Dataset entries:
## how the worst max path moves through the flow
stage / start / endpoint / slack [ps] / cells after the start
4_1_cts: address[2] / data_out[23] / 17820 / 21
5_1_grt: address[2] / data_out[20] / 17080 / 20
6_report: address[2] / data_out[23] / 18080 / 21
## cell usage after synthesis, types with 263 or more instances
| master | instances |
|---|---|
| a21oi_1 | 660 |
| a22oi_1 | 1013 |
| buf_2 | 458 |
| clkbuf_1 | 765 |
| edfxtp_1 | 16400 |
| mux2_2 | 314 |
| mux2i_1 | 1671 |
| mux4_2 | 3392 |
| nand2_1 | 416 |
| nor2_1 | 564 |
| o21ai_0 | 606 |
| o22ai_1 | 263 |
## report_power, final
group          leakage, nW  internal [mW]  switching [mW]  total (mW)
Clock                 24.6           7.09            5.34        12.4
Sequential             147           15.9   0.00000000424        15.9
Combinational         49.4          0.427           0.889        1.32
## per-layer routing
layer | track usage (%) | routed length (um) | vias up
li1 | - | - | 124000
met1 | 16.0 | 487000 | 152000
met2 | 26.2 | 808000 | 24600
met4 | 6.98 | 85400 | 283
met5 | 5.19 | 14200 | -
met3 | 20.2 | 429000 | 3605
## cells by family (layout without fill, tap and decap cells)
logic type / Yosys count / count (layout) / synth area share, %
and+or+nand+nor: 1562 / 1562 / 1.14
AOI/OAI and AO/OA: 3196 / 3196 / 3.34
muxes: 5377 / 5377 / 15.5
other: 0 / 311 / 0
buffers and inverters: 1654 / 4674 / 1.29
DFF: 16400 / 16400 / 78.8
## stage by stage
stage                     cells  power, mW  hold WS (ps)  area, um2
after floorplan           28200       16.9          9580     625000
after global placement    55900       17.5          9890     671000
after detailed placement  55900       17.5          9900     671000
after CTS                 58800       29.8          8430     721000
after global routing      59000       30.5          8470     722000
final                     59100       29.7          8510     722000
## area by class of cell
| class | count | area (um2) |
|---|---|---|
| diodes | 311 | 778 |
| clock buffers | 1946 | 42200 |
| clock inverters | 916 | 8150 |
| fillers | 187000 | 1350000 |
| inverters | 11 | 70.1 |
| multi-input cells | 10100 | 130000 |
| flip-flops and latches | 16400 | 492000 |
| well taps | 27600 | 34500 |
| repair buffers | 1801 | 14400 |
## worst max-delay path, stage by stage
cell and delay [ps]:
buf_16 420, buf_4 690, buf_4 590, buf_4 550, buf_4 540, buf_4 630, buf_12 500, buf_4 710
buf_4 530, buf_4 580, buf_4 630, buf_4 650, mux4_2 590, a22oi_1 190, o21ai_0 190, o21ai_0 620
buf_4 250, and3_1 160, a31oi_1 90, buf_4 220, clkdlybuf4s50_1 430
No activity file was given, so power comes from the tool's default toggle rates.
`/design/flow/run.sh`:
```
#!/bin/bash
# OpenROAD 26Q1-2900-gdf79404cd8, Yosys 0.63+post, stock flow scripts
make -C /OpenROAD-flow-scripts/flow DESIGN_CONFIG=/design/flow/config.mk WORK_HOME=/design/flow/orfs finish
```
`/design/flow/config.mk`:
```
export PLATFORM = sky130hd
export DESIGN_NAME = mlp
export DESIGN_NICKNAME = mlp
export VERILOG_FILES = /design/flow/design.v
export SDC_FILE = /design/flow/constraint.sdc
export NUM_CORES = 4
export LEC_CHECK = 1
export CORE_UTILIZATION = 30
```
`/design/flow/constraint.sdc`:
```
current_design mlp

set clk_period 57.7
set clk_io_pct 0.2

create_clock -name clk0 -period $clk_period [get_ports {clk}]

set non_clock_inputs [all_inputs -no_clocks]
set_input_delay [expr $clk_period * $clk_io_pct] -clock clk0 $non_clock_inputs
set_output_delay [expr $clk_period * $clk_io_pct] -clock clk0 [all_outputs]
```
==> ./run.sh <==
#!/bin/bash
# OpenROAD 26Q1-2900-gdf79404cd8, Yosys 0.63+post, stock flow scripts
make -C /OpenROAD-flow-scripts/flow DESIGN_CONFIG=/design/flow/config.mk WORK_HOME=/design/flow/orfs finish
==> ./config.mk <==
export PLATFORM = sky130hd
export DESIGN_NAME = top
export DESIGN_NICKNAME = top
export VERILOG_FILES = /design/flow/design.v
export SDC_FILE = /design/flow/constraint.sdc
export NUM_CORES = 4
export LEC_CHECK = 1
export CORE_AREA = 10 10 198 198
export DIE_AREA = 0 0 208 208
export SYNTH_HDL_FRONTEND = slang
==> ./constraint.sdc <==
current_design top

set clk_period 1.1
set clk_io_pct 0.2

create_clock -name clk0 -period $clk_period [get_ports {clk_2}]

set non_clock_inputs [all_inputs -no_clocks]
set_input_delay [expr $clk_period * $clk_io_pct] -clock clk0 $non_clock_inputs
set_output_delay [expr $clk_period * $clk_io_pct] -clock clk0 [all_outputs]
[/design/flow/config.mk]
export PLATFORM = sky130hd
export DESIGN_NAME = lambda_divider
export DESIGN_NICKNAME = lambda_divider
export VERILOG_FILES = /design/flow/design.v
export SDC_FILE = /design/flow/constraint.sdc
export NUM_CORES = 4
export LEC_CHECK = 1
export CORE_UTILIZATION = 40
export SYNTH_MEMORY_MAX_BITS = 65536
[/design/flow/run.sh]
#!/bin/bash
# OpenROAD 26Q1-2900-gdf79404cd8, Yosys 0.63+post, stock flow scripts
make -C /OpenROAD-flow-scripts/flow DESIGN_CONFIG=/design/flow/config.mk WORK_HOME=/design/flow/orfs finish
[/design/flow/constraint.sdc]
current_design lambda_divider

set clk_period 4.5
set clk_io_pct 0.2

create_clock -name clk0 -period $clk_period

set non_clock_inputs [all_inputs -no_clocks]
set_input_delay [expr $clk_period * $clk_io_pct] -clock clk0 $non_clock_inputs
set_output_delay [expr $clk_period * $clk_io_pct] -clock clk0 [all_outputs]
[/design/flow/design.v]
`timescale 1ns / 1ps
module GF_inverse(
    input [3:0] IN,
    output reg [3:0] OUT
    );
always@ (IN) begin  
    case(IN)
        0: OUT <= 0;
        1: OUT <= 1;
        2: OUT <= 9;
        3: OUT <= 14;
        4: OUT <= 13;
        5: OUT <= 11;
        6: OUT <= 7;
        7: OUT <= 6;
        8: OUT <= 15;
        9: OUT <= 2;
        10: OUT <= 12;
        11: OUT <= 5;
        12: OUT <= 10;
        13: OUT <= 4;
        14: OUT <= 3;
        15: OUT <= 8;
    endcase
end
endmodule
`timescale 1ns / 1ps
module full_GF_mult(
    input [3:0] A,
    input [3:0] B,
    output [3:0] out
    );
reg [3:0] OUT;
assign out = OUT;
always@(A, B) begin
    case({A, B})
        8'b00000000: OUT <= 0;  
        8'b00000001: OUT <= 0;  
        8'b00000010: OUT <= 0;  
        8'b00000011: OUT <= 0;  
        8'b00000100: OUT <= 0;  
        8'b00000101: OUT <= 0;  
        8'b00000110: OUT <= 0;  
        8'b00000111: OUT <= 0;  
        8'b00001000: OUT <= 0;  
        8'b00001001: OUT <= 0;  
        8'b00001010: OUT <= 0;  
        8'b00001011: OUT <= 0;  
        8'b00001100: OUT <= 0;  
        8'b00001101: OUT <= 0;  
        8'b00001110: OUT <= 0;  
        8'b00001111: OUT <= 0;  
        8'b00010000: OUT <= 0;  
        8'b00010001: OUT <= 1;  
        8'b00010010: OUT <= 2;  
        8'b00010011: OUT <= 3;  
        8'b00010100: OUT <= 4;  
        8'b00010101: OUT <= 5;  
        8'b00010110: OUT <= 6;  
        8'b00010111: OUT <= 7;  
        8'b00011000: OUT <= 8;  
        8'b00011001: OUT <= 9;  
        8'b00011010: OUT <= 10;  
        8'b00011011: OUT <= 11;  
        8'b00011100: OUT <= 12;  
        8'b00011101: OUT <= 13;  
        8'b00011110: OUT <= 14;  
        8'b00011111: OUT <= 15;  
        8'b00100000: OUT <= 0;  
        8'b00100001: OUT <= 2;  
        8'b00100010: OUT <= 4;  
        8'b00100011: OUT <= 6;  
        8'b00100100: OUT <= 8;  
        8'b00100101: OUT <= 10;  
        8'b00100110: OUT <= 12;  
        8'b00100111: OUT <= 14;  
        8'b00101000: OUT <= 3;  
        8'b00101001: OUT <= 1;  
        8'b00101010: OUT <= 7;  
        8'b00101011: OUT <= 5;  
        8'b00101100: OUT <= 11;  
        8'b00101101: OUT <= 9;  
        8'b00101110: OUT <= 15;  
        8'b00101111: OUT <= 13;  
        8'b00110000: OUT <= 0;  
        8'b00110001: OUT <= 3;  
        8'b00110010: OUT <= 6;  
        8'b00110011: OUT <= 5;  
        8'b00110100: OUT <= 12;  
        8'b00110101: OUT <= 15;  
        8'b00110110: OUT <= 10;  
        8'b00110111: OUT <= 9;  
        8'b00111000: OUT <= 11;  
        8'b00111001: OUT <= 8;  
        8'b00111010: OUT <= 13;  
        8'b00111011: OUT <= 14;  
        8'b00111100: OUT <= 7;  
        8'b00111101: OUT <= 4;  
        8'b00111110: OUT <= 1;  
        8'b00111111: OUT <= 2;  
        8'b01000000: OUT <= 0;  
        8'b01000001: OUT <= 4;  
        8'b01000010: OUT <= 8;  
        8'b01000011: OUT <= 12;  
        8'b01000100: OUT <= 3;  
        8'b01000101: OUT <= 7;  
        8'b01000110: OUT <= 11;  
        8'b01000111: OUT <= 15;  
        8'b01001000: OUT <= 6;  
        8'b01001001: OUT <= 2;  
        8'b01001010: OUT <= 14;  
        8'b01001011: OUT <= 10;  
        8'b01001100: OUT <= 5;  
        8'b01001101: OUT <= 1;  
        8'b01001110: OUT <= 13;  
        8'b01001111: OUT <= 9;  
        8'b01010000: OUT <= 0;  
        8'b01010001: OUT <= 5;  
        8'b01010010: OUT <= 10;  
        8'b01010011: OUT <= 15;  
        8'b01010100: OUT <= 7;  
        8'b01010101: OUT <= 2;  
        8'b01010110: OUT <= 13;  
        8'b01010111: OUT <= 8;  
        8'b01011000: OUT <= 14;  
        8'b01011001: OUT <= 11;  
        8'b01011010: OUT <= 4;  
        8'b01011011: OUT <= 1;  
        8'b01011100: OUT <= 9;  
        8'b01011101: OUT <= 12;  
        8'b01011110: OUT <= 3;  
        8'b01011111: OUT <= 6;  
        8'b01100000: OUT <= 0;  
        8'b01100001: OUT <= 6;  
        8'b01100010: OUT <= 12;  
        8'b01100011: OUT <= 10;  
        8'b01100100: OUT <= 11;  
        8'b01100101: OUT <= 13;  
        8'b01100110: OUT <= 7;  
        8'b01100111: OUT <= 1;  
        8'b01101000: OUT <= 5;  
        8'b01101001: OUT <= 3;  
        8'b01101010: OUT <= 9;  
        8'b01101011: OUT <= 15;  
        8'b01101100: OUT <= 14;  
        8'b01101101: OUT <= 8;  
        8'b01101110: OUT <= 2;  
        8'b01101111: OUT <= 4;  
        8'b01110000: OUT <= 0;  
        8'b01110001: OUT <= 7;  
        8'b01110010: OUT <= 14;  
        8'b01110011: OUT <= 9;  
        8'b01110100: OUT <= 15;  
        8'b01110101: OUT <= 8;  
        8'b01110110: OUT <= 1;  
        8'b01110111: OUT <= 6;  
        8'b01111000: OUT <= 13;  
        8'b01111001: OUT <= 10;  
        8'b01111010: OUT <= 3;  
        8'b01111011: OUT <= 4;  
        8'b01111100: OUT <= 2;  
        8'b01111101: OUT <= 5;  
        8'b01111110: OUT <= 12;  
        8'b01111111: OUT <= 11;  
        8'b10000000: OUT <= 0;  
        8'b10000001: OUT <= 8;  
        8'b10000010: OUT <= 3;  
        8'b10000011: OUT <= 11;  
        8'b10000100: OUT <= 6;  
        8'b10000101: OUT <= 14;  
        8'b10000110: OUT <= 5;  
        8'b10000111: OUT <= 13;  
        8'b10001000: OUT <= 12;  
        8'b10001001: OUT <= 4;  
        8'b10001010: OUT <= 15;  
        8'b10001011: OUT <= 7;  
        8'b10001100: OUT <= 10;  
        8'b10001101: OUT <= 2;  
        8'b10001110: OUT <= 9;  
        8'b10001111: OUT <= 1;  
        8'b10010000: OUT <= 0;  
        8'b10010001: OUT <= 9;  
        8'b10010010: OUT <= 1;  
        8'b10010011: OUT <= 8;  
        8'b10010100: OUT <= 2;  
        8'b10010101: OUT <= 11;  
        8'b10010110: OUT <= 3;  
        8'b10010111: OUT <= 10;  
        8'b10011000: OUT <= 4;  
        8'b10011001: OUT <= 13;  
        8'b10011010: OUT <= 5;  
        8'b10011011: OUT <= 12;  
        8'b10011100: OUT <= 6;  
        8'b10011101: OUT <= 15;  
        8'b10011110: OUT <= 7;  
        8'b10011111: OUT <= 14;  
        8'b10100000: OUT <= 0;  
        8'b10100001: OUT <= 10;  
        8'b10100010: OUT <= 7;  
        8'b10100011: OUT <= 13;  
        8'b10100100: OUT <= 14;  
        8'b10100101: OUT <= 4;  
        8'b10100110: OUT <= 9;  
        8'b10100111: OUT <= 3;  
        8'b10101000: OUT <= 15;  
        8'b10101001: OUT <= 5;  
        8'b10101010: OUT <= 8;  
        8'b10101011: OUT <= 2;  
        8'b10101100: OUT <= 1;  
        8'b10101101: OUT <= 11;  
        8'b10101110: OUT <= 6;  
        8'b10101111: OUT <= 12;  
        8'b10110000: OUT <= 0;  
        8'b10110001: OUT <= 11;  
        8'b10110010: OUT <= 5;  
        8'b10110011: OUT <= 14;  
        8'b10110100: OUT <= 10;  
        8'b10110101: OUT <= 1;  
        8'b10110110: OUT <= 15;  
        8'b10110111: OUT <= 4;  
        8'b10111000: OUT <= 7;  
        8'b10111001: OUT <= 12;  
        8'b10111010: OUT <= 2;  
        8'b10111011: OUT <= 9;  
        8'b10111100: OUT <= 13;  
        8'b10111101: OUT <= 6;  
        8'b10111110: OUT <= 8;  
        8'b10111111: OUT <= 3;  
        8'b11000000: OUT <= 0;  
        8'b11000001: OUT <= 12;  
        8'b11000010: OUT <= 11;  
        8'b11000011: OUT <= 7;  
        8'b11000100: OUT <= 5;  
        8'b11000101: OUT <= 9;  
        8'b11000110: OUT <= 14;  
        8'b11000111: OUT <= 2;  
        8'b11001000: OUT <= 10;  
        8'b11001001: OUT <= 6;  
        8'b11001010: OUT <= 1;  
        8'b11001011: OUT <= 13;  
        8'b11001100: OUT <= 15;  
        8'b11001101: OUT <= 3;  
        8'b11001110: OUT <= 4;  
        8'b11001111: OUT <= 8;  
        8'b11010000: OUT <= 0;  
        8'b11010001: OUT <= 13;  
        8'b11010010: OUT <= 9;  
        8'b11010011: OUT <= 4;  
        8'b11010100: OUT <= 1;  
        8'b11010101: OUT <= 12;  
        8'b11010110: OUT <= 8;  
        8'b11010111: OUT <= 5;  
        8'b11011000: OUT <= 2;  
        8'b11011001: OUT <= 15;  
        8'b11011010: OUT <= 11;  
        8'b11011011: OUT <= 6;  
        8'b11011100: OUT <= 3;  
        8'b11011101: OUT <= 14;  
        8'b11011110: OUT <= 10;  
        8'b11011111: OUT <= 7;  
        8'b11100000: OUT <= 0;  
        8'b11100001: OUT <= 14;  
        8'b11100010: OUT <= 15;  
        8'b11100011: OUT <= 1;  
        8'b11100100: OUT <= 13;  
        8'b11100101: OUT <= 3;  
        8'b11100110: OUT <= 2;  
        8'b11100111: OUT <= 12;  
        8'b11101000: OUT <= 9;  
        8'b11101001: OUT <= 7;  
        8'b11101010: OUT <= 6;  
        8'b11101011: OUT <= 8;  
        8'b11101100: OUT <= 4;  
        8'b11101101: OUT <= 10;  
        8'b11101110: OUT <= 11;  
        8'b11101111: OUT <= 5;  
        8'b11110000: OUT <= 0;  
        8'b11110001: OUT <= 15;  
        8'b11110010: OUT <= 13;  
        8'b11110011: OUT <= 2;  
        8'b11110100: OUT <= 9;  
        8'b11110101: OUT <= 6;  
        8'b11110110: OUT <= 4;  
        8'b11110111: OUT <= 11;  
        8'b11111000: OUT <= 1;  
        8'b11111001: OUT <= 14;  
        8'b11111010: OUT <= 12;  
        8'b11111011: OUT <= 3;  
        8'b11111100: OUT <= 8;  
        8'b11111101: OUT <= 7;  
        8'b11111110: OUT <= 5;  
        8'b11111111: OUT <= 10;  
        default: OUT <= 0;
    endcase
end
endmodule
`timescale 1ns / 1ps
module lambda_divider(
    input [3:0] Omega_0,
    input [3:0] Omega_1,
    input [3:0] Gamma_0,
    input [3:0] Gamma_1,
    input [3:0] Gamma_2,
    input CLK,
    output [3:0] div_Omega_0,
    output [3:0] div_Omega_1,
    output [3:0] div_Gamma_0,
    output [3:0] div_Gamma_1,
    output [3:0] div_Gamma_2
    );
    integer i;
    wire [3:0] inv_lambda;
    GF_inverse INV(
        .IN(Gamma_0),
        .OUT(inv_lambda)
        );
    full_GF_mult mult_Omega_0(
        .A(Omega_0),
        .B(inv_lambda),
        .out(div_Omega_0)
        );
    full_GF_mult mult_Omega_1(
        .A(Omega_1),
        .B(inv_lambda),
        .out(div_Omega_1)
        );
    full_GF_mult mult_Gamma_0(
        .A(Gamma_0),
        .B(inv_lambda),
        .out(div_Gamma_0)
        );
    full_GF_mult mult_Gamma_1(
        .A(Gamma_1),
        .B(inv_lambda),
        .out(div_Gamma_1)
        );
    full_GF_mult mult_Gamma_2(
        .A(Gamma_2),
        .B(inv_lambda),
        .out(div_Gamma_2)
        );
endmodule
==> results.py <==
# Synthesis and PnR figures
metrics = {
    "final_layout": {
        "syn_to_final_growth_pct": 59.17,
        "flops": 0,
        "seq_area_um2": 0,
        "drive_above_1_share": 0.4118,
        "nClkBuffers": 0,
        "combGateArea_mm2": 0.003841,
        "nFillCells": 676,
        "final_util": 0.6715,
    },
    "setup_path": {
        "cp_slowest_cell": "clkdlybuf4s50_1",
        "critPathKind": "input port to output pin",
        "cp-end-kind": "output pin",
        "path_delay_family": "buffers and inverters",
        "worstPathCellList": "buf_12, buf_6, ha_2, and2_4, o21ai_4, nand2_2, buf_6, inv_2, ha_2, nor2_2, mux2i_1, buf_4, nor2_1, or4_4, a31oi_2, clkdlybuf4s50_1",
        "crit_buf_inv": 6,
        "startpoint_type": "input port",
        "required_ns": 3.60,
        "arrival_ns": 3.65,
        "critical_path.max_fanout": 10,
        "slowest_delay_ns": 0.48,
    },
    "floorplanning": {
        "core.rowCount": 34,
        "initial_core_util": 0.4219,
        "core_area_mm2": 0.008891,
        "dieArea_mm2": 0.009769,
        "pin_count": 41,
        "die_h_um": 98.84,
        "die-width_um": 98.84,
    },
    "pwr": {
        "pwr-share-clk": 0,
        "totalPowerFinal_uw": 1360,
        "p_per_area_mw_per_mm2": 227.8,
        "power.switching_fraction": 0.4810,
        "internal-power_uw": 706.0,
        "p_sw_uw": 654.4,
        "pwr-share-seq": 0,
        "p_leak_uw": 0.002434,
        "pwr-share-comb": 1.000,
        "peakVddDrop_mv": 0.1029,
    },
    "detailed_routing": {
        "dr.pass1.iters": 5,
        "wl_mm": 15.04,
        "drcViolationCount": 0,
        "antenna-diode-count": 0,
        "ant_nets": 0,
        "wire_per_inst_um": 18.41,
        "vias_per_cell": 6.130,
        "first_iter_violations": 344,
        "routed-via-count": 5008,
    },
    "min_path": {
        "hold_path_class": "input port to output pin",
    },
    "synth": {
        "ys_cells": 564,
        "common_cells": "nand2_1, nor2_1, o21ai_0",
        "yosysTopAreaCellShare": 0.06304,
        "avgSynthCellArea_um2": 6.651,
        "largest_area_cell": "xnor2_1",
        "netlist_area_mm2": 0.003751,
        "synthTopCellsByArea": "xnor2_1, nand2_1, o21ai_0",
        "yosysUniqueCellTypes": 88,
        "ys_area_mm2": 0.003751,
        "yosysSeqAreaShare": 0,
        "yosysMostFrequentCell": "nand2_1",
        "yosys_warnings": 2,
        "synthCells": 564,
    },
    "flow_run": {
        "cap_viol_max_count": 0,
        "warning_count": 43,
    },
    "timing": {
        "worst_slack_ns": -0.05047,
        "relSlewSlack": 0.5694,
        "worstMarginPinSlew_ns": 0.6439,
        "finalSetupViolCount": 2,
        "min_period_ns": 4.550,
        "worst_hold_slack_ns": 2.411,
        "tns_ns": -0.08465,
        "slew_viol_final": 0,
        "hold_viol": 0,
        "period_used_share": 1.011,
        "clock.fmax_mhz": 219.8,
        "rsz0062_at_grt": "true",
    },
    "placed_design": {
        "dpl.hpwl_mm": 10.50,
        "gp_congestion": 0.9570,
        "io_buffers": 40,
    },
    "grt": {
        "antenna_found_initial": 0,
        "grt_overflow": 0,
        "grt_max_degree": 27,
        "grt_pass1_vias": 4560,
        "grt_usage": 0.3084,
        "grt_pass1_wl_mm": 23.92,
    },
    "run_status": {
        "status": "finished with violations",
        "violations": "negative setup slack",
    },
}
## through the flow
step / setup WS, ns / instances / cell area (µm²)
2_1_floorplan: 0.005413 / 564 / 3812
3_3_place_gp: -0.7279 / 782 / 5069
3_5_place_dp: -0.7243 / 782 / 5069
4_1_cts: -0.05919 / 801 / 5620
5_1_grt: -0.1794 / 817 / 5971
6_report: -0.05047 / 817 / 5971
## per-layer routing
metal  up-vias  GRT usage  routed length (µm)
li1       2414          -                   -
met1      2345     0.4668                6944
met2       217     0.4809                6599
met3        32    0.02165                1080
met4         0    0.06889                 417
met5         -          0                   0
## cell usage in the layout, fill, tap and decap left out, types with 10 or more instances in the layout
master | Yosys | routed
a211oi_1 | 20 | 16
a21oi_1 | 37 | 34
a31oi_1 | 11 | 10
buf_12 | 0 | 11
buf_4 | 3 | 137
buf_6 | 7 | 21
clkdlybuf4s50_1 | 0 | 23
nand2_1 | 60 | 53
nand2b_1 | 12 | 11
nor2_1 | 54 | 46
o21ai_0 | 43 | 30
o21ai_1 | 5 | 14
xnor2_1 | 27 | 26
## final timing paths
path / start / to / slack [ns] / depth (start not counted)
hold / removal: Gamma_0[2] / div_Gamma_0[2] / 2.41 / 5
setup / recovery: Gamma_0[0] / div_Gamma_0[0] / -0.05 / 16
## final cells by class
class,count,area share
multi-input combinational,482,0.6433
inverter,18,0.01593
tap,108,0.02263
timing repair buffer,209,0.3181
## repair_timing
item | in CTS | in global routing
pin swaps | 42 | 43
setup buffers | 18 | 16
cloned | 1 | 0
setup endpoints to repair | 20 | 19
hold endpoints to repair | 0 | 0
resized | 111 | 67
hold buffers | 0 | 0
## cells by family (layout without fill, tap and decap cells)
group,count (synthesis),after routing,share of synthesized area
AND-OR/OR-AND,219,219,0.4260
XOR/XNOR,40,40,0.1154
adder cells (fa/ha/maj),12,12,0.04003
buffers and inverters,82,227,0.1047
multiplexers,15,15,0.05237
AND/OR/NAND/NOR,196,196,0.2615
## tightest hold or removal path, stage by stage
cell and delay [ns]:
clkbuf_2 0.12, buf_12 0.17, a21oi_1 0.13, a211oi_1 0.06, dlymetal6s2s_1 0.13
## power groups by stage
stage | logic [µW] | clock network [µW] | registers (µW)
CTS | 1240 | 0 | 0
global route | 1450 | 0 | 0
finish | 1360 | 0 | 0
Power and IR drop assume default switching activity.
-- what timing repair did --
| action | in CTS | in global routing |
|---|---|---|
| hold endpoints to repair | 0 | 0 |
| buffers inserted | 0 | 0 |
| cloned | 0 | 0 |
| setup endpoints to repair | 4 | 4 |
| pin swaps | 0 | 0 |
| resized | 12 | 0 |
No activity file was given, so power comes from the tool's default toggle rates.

### [Exercise requirements]
Your task is to quote the lines above, beginning with the first and ending with the one that holds "## cell usage after".

### [Solution for this exercise]
## how the worst max path moves through the flow
stage / start / endpoint / slack [ps] / cells after the start
4_1_cts: address[2] / data_out[23] / 17820 / 21
5_1_grt: address[2] / data_out[20] / 17080 / 20
6_report: address[2] / data_out[23] / 18080 / 21
## cell usage after synthesis, types with 263 or more instances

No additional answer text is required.